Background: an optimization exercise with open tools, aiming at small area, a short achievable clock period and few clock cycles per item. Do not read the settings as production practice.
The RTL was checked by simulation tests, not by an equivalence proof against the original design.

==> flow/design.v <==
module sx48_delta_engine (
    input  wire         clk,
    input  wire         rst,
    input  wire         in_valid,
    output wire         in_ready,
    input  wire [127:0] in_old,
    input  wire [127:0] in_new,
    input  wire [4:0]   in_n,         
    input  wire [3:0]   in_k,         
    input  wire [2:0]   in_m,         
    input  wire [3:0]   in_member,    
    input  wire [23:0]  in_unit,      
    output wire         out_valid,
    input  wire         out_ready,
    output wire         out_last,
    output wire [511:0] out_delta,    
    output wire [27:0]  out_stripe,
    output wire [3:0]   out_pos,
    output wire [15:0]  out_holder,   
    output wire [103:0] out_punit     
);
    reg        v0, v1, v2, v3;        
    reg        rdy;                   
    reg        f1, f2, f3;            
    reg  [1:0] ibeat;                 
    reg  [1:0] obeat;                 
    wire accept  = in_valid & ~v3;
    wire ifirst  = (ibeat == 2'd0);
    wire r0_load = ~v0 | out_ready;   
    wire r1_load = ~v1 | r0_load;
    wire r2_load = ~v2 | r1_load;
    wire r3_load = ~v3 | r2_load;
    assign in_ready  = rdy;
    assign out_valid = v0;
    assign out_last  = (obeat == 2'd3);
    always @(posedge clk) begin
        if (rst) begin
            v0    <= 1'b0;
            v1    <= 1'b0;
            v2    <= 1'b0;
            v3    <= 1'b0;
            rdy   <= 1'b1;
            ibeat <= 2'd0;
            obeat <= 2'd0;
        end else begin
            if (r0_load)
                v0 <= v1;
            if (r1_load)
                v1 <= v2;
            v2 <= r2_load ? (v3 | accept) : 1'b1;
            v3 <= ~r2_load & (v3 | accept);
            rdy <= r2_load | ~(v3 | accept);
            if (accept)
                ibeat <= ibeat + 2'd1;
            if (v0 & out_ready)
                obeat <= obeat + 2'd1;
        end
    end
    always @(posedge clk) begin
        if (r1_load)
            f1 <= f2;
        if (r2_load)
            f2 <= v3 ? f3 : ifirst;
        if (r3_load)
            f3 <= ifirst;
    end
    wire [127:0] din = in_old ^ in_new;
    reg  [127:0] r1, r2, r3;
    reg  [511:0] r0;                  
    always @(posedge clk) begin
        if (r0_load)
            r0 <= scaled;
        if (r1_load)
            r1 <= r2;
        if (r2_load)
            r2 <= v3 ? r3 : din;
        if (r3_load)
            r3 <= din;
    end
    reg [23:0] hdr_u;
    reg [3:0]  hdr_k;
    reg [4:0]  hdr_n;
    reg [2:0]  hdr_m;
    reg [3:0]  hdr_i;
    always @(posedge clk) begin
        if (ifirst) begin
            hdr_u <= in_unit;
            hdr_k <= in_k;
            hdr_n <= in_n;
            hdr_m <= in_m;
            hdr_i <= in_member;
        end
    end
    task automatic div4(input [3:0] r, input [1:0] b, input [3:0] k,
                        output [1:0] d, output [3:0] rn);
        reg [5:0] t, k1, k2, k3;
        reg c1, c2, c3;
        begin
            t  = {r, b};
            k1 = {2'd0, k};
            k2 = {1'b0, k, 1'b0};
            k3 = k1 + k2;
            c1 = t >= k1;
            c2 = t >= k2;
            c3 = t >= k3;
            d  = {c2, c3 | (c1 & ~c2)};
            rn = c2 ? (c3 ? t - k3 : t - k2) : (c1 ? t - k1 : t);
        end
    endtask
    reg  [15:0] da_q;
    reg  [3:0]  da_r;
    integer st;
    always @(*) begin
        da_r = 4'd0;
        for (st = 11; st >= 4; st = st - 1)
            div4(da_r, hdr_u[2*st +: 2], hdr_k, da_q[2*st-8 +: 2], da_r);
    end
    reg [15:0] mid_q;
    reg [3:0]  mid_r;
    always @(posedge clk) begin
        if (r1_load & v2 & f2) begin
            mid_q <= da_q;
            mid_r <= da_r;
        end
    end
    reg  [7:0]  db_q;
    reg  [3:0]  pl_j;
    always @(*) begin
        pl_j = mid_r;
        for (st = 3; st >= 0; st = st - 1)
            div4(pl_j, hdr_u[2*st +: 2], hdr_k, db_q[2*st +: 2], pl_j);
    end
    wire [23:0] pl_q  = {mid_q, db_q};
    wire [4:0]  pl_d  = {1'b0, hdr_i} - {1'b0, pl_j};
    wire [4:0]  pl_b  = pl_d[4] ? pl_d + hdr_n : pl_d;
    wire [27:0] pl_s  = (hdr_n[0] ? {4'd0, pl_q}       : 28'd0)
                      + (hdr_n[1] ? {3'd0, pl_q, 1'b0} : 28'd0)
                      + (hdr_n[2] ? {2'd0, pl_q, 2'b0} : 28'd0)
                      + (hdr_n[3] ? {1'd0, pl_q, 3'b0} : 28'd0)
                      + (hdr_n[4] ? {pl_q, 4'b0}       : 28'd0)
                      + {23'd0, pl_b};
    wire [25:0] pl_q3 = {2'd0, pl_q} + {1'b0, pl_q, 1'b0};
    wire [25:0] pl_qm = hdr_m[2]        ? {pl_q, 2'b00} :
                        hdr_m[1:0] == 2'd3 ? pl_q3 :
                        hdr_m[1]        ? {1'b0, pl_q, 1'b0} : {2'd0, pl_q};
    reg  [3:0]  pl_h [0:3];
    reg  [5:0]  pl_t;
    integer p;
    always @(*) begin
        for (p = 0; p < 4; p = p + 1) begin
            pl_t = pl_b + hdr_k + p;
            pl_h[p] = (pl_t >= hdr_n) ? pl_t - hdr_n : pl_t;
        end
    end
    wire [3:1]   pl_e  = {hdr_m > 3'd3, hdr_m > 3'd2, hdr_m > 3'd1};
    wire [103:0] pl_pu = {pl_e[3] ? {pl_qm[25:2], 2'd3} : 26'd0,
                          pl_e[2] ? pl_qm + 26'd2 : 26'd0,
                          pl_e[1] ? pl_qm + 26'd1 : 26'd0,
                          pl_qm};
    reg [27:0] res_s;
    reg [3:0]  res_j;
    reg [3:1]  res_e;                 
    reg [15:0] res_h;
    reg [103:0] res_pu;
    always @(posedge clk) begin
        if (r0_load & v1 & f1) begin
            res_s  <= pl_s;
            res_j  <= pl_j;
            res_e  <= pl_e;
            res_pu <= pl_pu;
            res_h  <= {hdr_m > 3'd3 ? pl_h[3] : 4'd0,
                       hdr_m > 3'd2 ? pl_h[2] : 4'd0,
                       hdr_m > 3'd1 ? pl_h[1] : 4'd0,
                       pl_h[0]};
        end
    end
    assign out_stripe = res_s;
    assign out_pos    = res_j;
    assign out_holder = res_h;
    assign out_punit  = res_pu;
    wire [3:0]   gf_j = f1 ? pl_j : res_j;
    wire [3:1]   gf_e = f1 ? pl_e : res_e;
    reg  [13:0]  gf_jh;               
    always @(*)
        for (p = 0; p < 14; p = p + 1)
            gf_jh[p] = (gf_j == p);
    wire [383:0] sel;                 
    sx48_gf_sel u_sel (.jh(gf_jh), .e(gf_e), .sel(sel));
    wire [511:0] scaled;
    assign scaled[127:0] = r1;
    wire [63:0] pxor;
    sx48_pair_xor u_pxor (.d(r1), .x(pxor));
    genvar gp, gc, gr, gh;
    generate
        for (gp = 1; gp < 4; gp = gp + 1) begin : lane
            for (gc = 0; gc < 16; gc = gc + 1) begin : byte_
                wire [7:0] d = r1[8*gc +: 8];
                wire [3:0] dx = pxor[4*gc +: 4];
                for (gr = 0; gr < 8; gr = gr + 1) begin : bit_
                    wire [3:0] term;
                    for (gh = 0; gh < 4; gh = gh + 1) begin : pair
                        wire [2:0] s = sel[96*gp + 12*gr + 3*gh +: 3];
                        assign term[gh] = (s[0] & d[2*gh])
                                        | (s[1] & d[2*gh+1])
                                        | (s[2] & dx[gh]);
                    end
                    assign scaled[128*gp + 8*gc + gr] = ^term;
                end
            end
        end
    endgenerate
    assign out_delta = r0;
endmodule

■ Problem to solve ■
Could you state the number of lines above in which the word "term" appears? Give that number by itself.

■ Answer to this exercise ■
3